[Collected data entries]
--- src/rtl/core/stop_and_wait_upload_sender_unit_defines.svh ---
// Assertion macros for the stop-and-wait upload sender.
// Used by the top level; no other dependencies.
`ifndef STOP_AND_WAIT_UPLOAD_SENDER_UNIT_DEFINES_SVH
`define STOP_AND_WAIT_UPLOAD_SENDER_UNIT_DEFINES_SVH

`ifndef ASSERT_OFF
`define SWUS_ASSERT_IMPL(lbl, clk, rstn, ante, cons) \
	lbl: assert property (@(posedge clk) disable iff (!(rstn)) (ante) |-> (cons)) \
		else $error("assertion failed");
`define SWUS_ASSERT_NEXT(lbl, clk, rstn, ante, cons) \
	lbl: assert property (@(posedge clk) disable iff (!(rstn)) (ante) |=> (cons)) \
		else $error("assertion failed");
`define SWUS_ASSERT_NEVER(lbl, clk, rstn, expr) \
	lbl: assert property (@(posedge clk) disable iff (!(rstn)) !(expr)) \
		else $error("assertion failed");
`else
`define SWUS_ASSERT_IMPL(lbl, clk, rstn, ante, cons)
`define SWUS_ASSERT_NEXT(lbl, clk, rstn, ante, cons)
`define SWUS_ASSERT_NEVER(lbl, clk, rstn, expr)
`endif

`endif

--- src/rtl/core/swus_pkg.sv ---
// Shared types and constants for the stop-and-wait upload sender.
// No dependencies.
package swus_pkg;

	localparam logic [10:0] BLOCK_BYTES = 11'd1024;
	localparam logic [7:0]  CRED_MAX    = 8'd64;
	localparam logic [8:0]  NAME_BUF    = 9'd16;
	localparam logic [7:0]  NAME_MIN    = 8'd4;
	localparam logic [7:0]  NAME_MAX    = 8'd10;
	localparam logic [7:0]  T_HELLO     = 8'd1;
	localparam logic [7:0]  T_WRQ       = 8'd2;

	localparam int          CFG_IDX_W   = 2;
	localparam logic [3:0]  RETRY_RST   = 4'd5;
	localparam logic [7:0]  ACK_RST     = 8'd4;
	localparam logic [7:0]  DATA_RST    = 8'd3;
	localparam logic [7:0]  FIN_RST     = 8'd5;

	typedef enum logic [CFG_IDX_W-1:0] {
		REG_RETRY_LIMIT = 2'd0,
		REG_ACK_CODE    = 2'd1,
		REG_DATA_CODE   = 2'd2,
		REG_FIN_CODE    = 2'd3
	} cfg_reg_t;

	typedef enum logic [2:0] {
		CMD_START   = 3'd0,
		CMD_BLOCK   = 3'd1,
		CMD_EOS     = 3'd2,
		CMD_REPLY   = 3'd3,
		CMD_TIMEOUT = 3'd4,
		CMD_IOERR   = 3'd5
	} cmd_t;

	typedef enum logic [2:0] {
		PH_IDLE  = 3'd0,
		PH_HELLO = 3'd1,
		PH_WRQ   = 3'd2,
		PH_DATA  = 3'd3,
		PH_FIN   = 3'd4,
		PH_DONE  = 3'd5
	} phase_t;

	typedef enum logic [2:0] {
		ST_BUSY      = 3'd0,
		ST_DONE      = 3'd1,
		ST_BAD_CRED  = 3'd2,
		ST_BAD_NAME  = 3'd3,
		ST_REJECTED  = 3'd4,
		ST_RETRIES   = 3'd5,
		ST_IO_ERROR  = 3'd6
	} status_t;

	typedef struct packed {
		logic [3:0] retry_limit;
		logic [7:0] ack_code;
		logic [7:0] data_code;
		logic [7:0] fin_code;
	} cfg_t;

	// first member sits in the top bits
	typedef struct packed {
		logic [7:0]  reply_seq;
		logic [7:0]  reply_type;
		logic [10:0] reply_length;
		logic [10:0] block_length;
		logic        name_is_ascii;
		logic [7:0]  name_length;
		logic [7:0]  cred_length;
	} item_t;

	typedef struct packed {
		logic [2:0]  phase_now;
		logic [2:0]  status;
		logic        want_block;
		logic [10:0] send_payload_length;
		logic        send_seq;
		logic [7:0]  send_type;
		logic        send_now;
	} result_t;

endpackage

--- src/rtl/core/swus_cfg.sv ---
// Configuration register bank for the upload sender.
// Depends on swus_pkg.
module swus_cfg (
	input  logic                          clk,
	input  logic                          arst_n,
	input  logic                          wr_en,
	input  logic [swus_pkg::CFG_IDX_W-1:0] wr_index,
	input  logic [7:0]                    wr_data,
	output swus_pkg::cfg_t                cfg
);

	swus_pkg::cfg_t cfg_q;

	always_ff @(posedge clk or negedge arst_n) begin
		if (!arst_n) begin
			cfg_q.retry_limit <= swus_pkg::RETRY_RST;
			cfg_q.ack_code    <= swus_pkg::ACK_RST;
			cfg_q.data_code   <= swus_pkg::DATA_RST;
			cfg_q.fin_code    <= swus_pkg::FIN_RST;
		end else if (wr_en) begin
			unique case (swus_pkg::cfg_reg_t'(wr_index))
				swus_pkg::REG_RETRY_LIMIT: cfg_q.retry_limit <= wr_data[3:0];
				swus_pkg::REG_ACK_CODE:    cfg_q.ack_code    <= wr_data;
				swus_pkg::REG_DATA_CODE:   cfg_q.data_code   <= wr_data;
				swus_pkg::REG_FIN_CODE:    cfg_q.fin_code    <= wr_data;
				default: ;
			endcase
		end
	end

	assign cfg = cfg_q;

endmodule

--- src/rtl/core/swus_core.sv ---
// Protocol state and next-state logic of the upload sender.
// Depends on swus_pkg; one item is evaluated per enabled cycle.
module swus_core (
	input  logic              clk,
	input  logic              arst_n,
	input  logic              step,
	input  logic [2:0]        cmd,
	input  swus_pkg::item_t   item,
	input  swus_pkg::cfg_t    cfg,
	output swus_pkg::result_t res
);

	swus_pkg::phase_t phase_q, phase_d;
	logic        seq_q, seq_d;
	logic [3:0]  attempts_q, attempts_d;
	logic [7:0]  pend_type_q, pend_type_d;
	logic [10:0] pend_len_q, pend_len_d;
	logic        await_q, await_d;
	logic [3:0]  saved_nlen_q, saved_nlen_d;

	logic        busy;
	logic        name_ok;
	logic        cred_bad;
	logic        lost;
	logic [10:0] name_pdu_len;
	logic [10:0] blk_len;
	logic        send;
	logic [7:0]  send_type;
	logic [10:0] send_len;
	swus_pkg::status_t status;

	assign busy = (phase_q == swus_pkg::PH_HELLO) || (phase_q == swus_pkg::PH_WRQ) ||
		(phase_q == swus_pkg::PH_DATA) || (phase_q == swus_pkg::PH_FIN);
	assign name_ok = (item.name_length >= swus_pkg::NAME_MIN) &&
		(item.name_length <= swus_pkg::NAME_MAX) && item.name_is_ascii &&
		(({1'b0, item.name_length} + 9'd1) <= swus_pkg::NAME_BUF);
	assign cred_bad = (item.cred_length == 8'd0) || (item.cred_length >= swus_pkg::CRED_MAX);
	assign lost = (swus_pkg::cmd_t'(cmd) == swus_pkg::CMD_TIMEOUT) ||
		(item.reply_length < 11'd2) || (item.reply_type != cfg.ack_code) ||
		(item.reply_seq != {7'd0, seq_q});
	assign name_pdu_len = {7'd0, saved_nlen_q} + 11'd1;
	assign blk_len = (item.block_length > swus_pkg::BLOCK_BYTES) ?
		swus_pkg::BLOCK_BYTES : item.block_length;

	always_comb begin
		phase_d      = phase_q;
		seq_d        = seq_q;
		attempts_d   = attempts_q;
		pend_type_d  = pend_type_q;
		pend_len_d   = pend_len_q;
		await_d      = await_q;
		saved_nlen_d = saved_nlen_q;
		send         = 1'b0;
		send_type    = 8'd0;
		send_len     = 11'd0;
		status       = swus_pkg::ST_BUSY;

		unique case (swus_pkg::cmd_t'(cmd))
			swus_pkg::CMD_START: begin
				if (!busy) begin
					saved_nlen_d = name_ok ? item.name_length[3:0] : 4'd0;
					if (cred_bad) begin
						phase_d = swus_pkg::PH_IDLE;
						await_d = 1'b0;
						status  = swus_pkg::ST_BAD_CRED;
					end else begin
						phase_d     = swus_pkg::PH_HELLO;
						seq_d       = 1'b0;
						pend_type_d = swus_pkg::T_HELLO;
						pend_len_d  = {3'd0, item.cred_length};
						attempts_d  = 4'd1;
						await_d     = 1'b1;
						send        = 1'b1;
					end
				end
			end
			swus_pkg::CMD_BLOCK, swus_pkg::CMD_EOS: begin
				if (phase_q == swus_pkg::PH_DATA && !await_q) begin
					attempts_d = 4'd1;
					await_d    = 1'b1;
					send       = 1'b1;
					// an empty block closes the transfer like end of source
					if (swus_pkg::cmd_t'(cmd) == swus_pkg::CMD_EOS ||
						item.block_length == 11'd0) begin
						phase_d     = swus_pkg::PH_FIN;
						pend_type_d = cfg.fin_code;
						pend_len_d  = name_pdu_len;
					end else begin
						pend_type_d = cfg.data_code;
						pend_len_d  = blk_len;
					end
				end
			end
			swus_pkg::CMD_REPLY, swus_pkg::CMD_TIMEOUT: begin
				if (busy && await_q) begin
					priority if (lost) begin
						if (attempts_q >= cfg.retry_limit) begin
							phase_d = swus_pkg::PH_IDLE;
							await_d = 1'b0;
							status  = swus_pkg::ST_RETRIES;
						end else begin
							attempts_d = attempts_q + 4'd1;
							send       = 1'b1;
						end
					end else if (item.reply_length > 11'd2) begin
						phase_d = swus_pkg::PH_IDLE;
						await_d = 1'b0;
						status  = swus_pkg::ST_REJECTED;
					end else begin
						await_d = 1'b0;
						unique case (phase_q)
							swus_pkg::PH_HELLO: begin
								if (saved_nlen_q == 4'd0) begin
									phase_d = swus_pkg::PH_IDLE;
									status  = swus_pkg::ST_BAD_NAME;
								end else begin
									phase_d     = swus_pkg::PH_WRQ;
									seq_d       = 1'b1;
									pend_type_d = swus_pkg::T_WRQ;
									pend_len_d  = name_pdu_len;
									attempts_d  = 4'd1;
									await_d     = 1'b1;
									send        = 1'b1;
								end
							end
							swus_pkg::PH_WRQ: begin
								phase_d = swus_pkg::PH_DATA;
								seq_d   = 1'b0;
							end
							swus_pkg::PH_DATA: seq_d = ~seq_q;
							default: begin
								phase_d = swus_pkg::PH_DONE;
								status  = swus_pkg::ST_DONE;
							end
						endcase
					end
				end
			end
			swus_pkg::CMD_IOERR: begin
				if (busy) begin
					phase_d = swus_pkg::PH_IDLE;
					await_d = 1'b0;
					status  = swus_pkg::ST_IO_ERROR;
				end
			end
			default: ;
		endcase

		if (send) begin
			send_type = pend_type_d;
			send_len  = pend_len_d;
		end
	end

	always_ff @(posedge clk or negedge arst_n) begin
		if (!arst_n) begin
			phase_q      <= swus_pkg::PH_IDLE;
			seq_q        <= 1'b0;
			attempts_q   <= 4'd0;
			pend_type_q  <= 8'd0;
			pend_len_q   <= 11'd0;
			await_q      <= 1'b0;
			saved_nlen_q <= 4'd0;
		end else if (step) begin
			phase_q      <= phase_d;
			seq_q        <= seq_d;
			attempts_q   <= attempts_d;
			pend_type_q  <= pend_type_d;
			pend_len_q   <= pend_len_d;
			await_q      <= await_d;
			saved_nlen_q <= saved_nlen_d;
		end
	end

	assign res.send_now            = send;
	assign res.send_type           = send_type;
	assign res.send_seq            = send & seq_d;
	assign res.send_payload_length = send_len;
	assign res.want_block          = (phase_d == swus_pkg::PH_DATA) && !await_d;
	assign res.status              = status;
	assign res.phase_now           = phase_d;

endmodule

--- src/rtl/core/stop_and_wait_upload_sender_unit.sv ---
// Stop-and-wait upload sender: top level with input and result registers.
// Depends on swus_pkg, swus_cfg, swus_core and the defines header.
//
// Usage:
//  - s_* takes event items: s_tuser carries the event code, s_tdata the
//    lengths and the reply header fields.
//  - m_* gives one result item per event: whether a PDU goes out now and
//    its header, whether a new data block is wanted, the end status and
//    the phase after the event.
//  - cfg_* writes the retry limit and the PDU type codes; write only while
//    no event is in flight. cfg_ready is always high.
//  - An accepted item sits in the input register, and the protocol step
//    fills the result register once it is free or is being taken.
//  - Throughput is one item per cycle while m_tready stays high; the state
//    update is a single compare-and-select step between the input and result registers.
//  - Reset puts the configuration and state registers at their default values
//    and the protocol in idle; no PDU is pending.
//  - When m_tready is low the result register holds, the input register
//    fills behind it, and s_tready drops only once both are occupied.
`include "stop_and_wait_upload_sender_unit_defines.svh"

module stop_and_wait_upload_sender_unit (
	input  logic                          clk,
	input  logic                          arst_n,
	input  logic                          s_tvalid,
	output logic                          s_tready,
	// cred_length[7:0], name_length[15:8], name_is_ascii[16],
	// block_length[27:17], reply_length[38:28], reply_type[46:39],
	// reply_seq[54:47], zero[55]
	input  logic [55:0]                   s_tdata,
	// cmd[2:0]
	input  logic [2:0]                    s_tuser,
	output logic                          m_tvalid,
	input  logic                          m_tready,
	// send_now[0], send_type[8:1], send_seq[9], send_payload_length[20:10],
	// want_block[21], status[24:22], phase_now[27:25], zero[31:28]
	output logic [31:0]                   m_tdata,
	input  logic                          cfg_valid,
	output logic                          cfg_ready,
	input  logic [swus_pkg::CFG_IDX_W-1:0] cfg_index,
	input  logic [7:0]                    cfg_data
);

	logic              valid_s1;
	swus_pkg::item_t   item_s1;
	logic [2:0]        cmd_s1;
	logic              advance;
	logic              out_valid_q;
	swus_pkg::result_t res_q;
	swus_pkg::result_t res_d;
	swus_pkg::cfg_t    cfg;

	assign advance   = valid_s1 && (!out_valid_q || m_tready);
	assign s_tready  = !valid_s1 || advance;
	assign cfg_ready = 1'b1;

	swus_cfg u_cfg (
		.clk      (clk),
		.arst_n   (arst_n),
		.wr_en    (cfg_valid),
		.wr_index (cfg_index),
		.wr_data  (cfg_data),
		.cfg      (cfg)
	);

	swus_core u_core (
		.clk    (clk),
		.arst_n (arst_n),
		.step   (advance),
		.cmd    (cmd_s1),
		.item   (item_s1),
		.cfg    (cfg),
		.res    (res_d)
	);

	always_ff @(posedge clk or negedge arst_n) begin
		if (!arst_n) begin
			valid_s1 <= 1'b0;
		end else if (s_tready) begin
			valid_s1 <= s_tvalid;
		end
	end

	always_ff @(posedge clk) begin
		if (s_tvalid && s_tready) begin
			item_s1 <= s_tdata[54:0];
			cmd_s1  <= s_tuser;
		end
	end

	always_ff @(posedge clk or negedge arst_n) begin
		if (!arst_n) begin
			out_valid_q <= 1'b0;
		end else if (advance) begin
			out_valid_q <= 1'b1;
		end else if (m_tready) begin
			out_valid_q <= 1'b0;
		end
	end

	always_ff @(posedge clk) begin
		if (advance) begin
			res_q <= res_d;
		end
	end

	assign m_tvalid = out_valid_q;
	assign m_tdata  = {4'd0, res_q};

	// a stalled item in the input register is never dropped
	`SWUS_ASSERT_NEXT(a_s1_hold, clk, arst_n, valid_s1 && !advance, valid_s1)
	// every step lands in the result register
	`SWUS_ASSERT_NEXT(a_res_load, clk, arst_n, advance, m_tvalid)
	// a block request means nothing awaits an ACK, so no PDU goes out with it
	`SWUS_ASSERT_NEVER(a_want_send, clk, arst_n, m_tvalid && res_q.want_block && res_q.send_now)
	// an end status leaves the protocol idle or finished
	`SWUS_ASSERT_IMPL(a_end_phase, clk, arst_n,
		m_tvalid && (res_q.status != swus_pkg::ST_BUSY),
		(res_q.phase_now == swus_pkg::PH_IDLE) || (res_q.phase_now == swus_pkg::PH_DONE))

endmodule
--- config.mk ---
export PLATFORM = sky130hd
export DESIGN_NAME = stop_and_wait_upload_sender_unit
export DESIGN_NICKNAME = d
export VERILOG_FILES = /design/src/rtl/core/swus_pkg.sv /design/src/rtl/core/swus_cfg.sv /design/src/rtl/core/swus_core.sv /design/src/rtl/core/stop_and_wait_upload_sender_unit.sv
export VERILOG_INCLUDE_DIRS = /design/src /design/src/rtl/core
export SDC_FILE = /design/constraint.sdc
export NUM_CORES = 1
export LEC_CHECK = 0
export ABC_CLOCK_PERIOD_IN_PS = 6950
export BUFFER_PORTS_ARGS = -buffer_cell sky130_fd_sc_hd__buf_2
export CAP_MARGIN = 20
export CORE_ASPECT_RATIO = 1.5
export CORE_MARGIN = 3
export CORE_UTILIZATION = 57
export DETAILED_ROUTE_END_ITERATION = 12
export GPL_ROUTABILITY_DRIVEN = 0
export GPL_TIMING_DRIVEN = 0
export MAX_ROUTING_LAYER = met4
export PLACE_DENSITY = 0.88
export SYNTH_ARGS = -nofsm -noshare
export SYNTH_HDL_FRONTEND = slang
export SYNTH_SLANG_ARGS = --single-unit
--- constraint.sdc ---
create_clock -name clk -period 6.95 [get_ports clk]
set_clock_uncertainty 0.05 [all_clocks]
set_input_delay 1.39 -clock clk [delete_from_list [all_inputs] [get_ports clk]]
set_output_delay 1.39 -clock clk [all_outputs]
set_load 0.05 [all_outputs]
==> flow_summary.json <==
{
  "synth-edff-count": 86,
  "die_w_um": 93.9,
  "setup_viol": 0,
  "syn_inst": 508,
  "yosysUniqueCellTypes": 75,
  "syn_area_um2": 6600,
  "antenna_cells": 0,
  "die_h_um": 138,
  "maxSlewHeadroom": 0.388,
  "crit_top_cell": "buf_2",
  "drt.antenna.violating_nets": 0,
  "grt_overflow": 0,
  "cts_tree": "yes",
  "clk_pin_slew_ns": 0.06,
  "synth_flop_cell": "edfxtp_1",
  "dr_total_vias": 4721,
  "port_buffers": 102,
  "setup.worst_path.class": "in -> out",
  "via_per_inst": 5.95,
  "grt_max_degree": 47,
  "drv_cap": 0,
  "initial_core_util": 0.591,
  "drtPass1Iterations": 6,
  "dp.cells": 762,
  "crit_arrival_ns": 1.91,
  "antenna_found_initial": 0,
  "worstPathMaxFanout": 3,
  "yosys-top-cells-count": "edfxtp_1 (86), dfrtp_1 (55), nor2_1 (42)",
  "max_freq_mhz": 298,
  "final_cells": 794,
  "leakage_uw": 0.00332,
  "post_drt_wl_per_cell_um": 18.3,
  "synth_area_leaders": "edfxtp_1 (39%), dfrtp_1 (21%), mux2_2 (4.4%), dfstp_2 (2.8%), nor2_1 (2.4%)",
  "io_pins": 109,
  "crit_family": "buffers and inverters",
  "final_util": 0.715,
  "clockRootBuffer": "clkbuf_16",
  "wirelength_um": 14500,
  "pwr_density_cell_nw_per_um2": 302,
  "maxSlewViolCount": 0,
  "status": "finished clean",
  "cts.sinks": 148,
  "rsz0062_at_grt": "false",
  "placed_cell_area_um2": 7350,
  "core_area_um2": 11200,
  "finish.instance_area_um2": 7990,
  "yosysTopAreaCell": "edfxtp_1",
  "yosysWarnings": 0,
  "startpoint_type": "input port",
  "final_nets": 715,
  "required_ns": 5.51,
  "cts_inserted_buffers": 17,
  "area_growth_pct": 21.1,
  "grt_usage": 0.246,
  "final_hold_viol_count": 0,
  "cts-hold-fix-buffers": 0,
  "ir_drop_mv": 0.210,
  "cts_max_level": 4,
  "dp_hpwl_um": 10100,
  "critical_path.cell_chain": "buf_2 -> nand3b_1 -> buf_2",
  "drive_gt1_frac": 0.317,
  "endpoint_kind": "output port",
  "hp-class": "reg -> reg",
  "syn_area_per_cell_um2": 13.0,
  "synth_most_common_cell": "edfxtp_1",
  "yosysTopAreaCellShare": 0.391,
  "drtIter0Drc": 443,
  "setup_slack_ns": 3.60,
  "worst-path-buf-inv": 2,
  "post_cts_resized": 0,
  "worstSkewPairLatency_ns": 0.42,
  "preCtsSetupSlack_ns": 3.56,
  "fin_setup_tns_ns": 0,
  "worstMarginPinSlew_ns": 0.918,
  "ys_ff_latch": 148,
  "ys_seq_area_frac": 0.628,
  "drc_errors": 0,
  "grt_pass1_wl_um": 23400,
  "core.rowCount": 47,
  "finalCriticalPeriod_ns": 3.35,
  "postCtsSetupBuffers": 0,
  "cpPeakStageDelay_ns": 0.24,
  "post-route-period-util": 0.483,
  "die_area_um2": 12900,
  "clk_path_buf_depth": 2,
  "grt_pass1_vias": 4812,
  "slowest_stage": "buf_2",
  "async_flop_share": 0.419
}
==> where the power goes <==
part           total (µW)  switching (µW)  internal [µW]
sequential           1090            56.8           1030
clock                 991             338            653
combinational         331             208            123
==> sequential cells by signal (all words and copies together), names as in the netlist <==
name / cells
u_core.saved_nlen_q: 4
cmd_s1: 3
item_s1: 55
valid_s1: 1
u_cfg.cfg: 28
u_core.seq_q: 1
m_tvalid: 1
u_core.pend_len_q: 11
u_core.attempts_q: 4
m_tdata: 28
u_core.phase_q: 3
u_core.await_q: 1
u_core.pend_type_q: 8
==> placed cells by master, fill, tap and decap left out, drive strengths merged, types with 10 or more instances in the layout <==
cell and count:
dfrtp 55, nand2 38, buf 116, a21oi 28, clkbuf 29, inv 19
xnor2 10, a22o 13, o21ai 18, edfxtp 86, mux2 28, nor2 44
nand3 15
==> cell families (layout without fill, tap and decap cells) <==
logic type,after synthesis,after routing,synth area share
other,2,5,0.00114
AOI/OAI and AO/OA,109,109,0.122
DFF,148,148,0.628
and+or+nand+nor,156,156,0.131
buffers and inverters,39,175,0.0298
xor gates and xnor gates,12,12,0.0159
adders and majority gates,7,7,0.0133
muxes,35,35,0.0595
==> routing by layer <==
metal  global-route usage  part of all wire  up-vias
met2                0.403              0.51      252
met4                0.153             0.056        0
li1                     -                 -     2152
met5                    -                 0        -
met3               0.0601             0.067       78
met1                0.269              0.36     2239
==> path summary, 6_finish.rpt <==
path / startpoint / end / slack, ns / depth (start not counted)
max in group asynchronous: arst_n / u_core.saved_nlen_q[3] / 5.25 / 2
max reg2reg: u_core.phase_q[1] / u_core.attempts_q[2] / 3.95 / 7
min in group asynchronous: arst_n / u_core.attempts_q[3] / 0.98 / 1
min reg2reg: u_core.pend_len_q[10] / u_core.pend_len_q[10] / 0.44 / 1
min: u_core.pend_len_q[10] / u_core.pend_len_q[10] / 0.44 / 1
max: m_tready / s_tready / 3.60 / 3
==> metrics by stage <==
step | hold WS (ns) | power (µW)
after floorplan | 0.406 | 1320
after global placement | 0.422 | 1400
final | 0.440 | 2410
after CTS | 0.442 | 2410
after detailed placement | 0.424 | 1420
after global routing | 0.454 | 2500
==> area by class of cell <==
type                    count  area [µm²]
plain buffers              19         123
clock buffers              22         464
well taps                 147         184
clock inverters            10         178
fillers                   766        3180
flip-flops and latches    148        4140
multi-input cells         324        2270
repair buffers            104         551
inverters                  20        75.1
Note: power is estimated with default switching activity, not from simulation.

ACTIVITY:
Show the lines of the records above that mention "default".

EXERCISE RESPONSE:
				default: ;
							default: begin
			default: ;
//  - Reset puts the configuration and state registers at their default values
Note: power is estimated with default switching activity, not from simulation.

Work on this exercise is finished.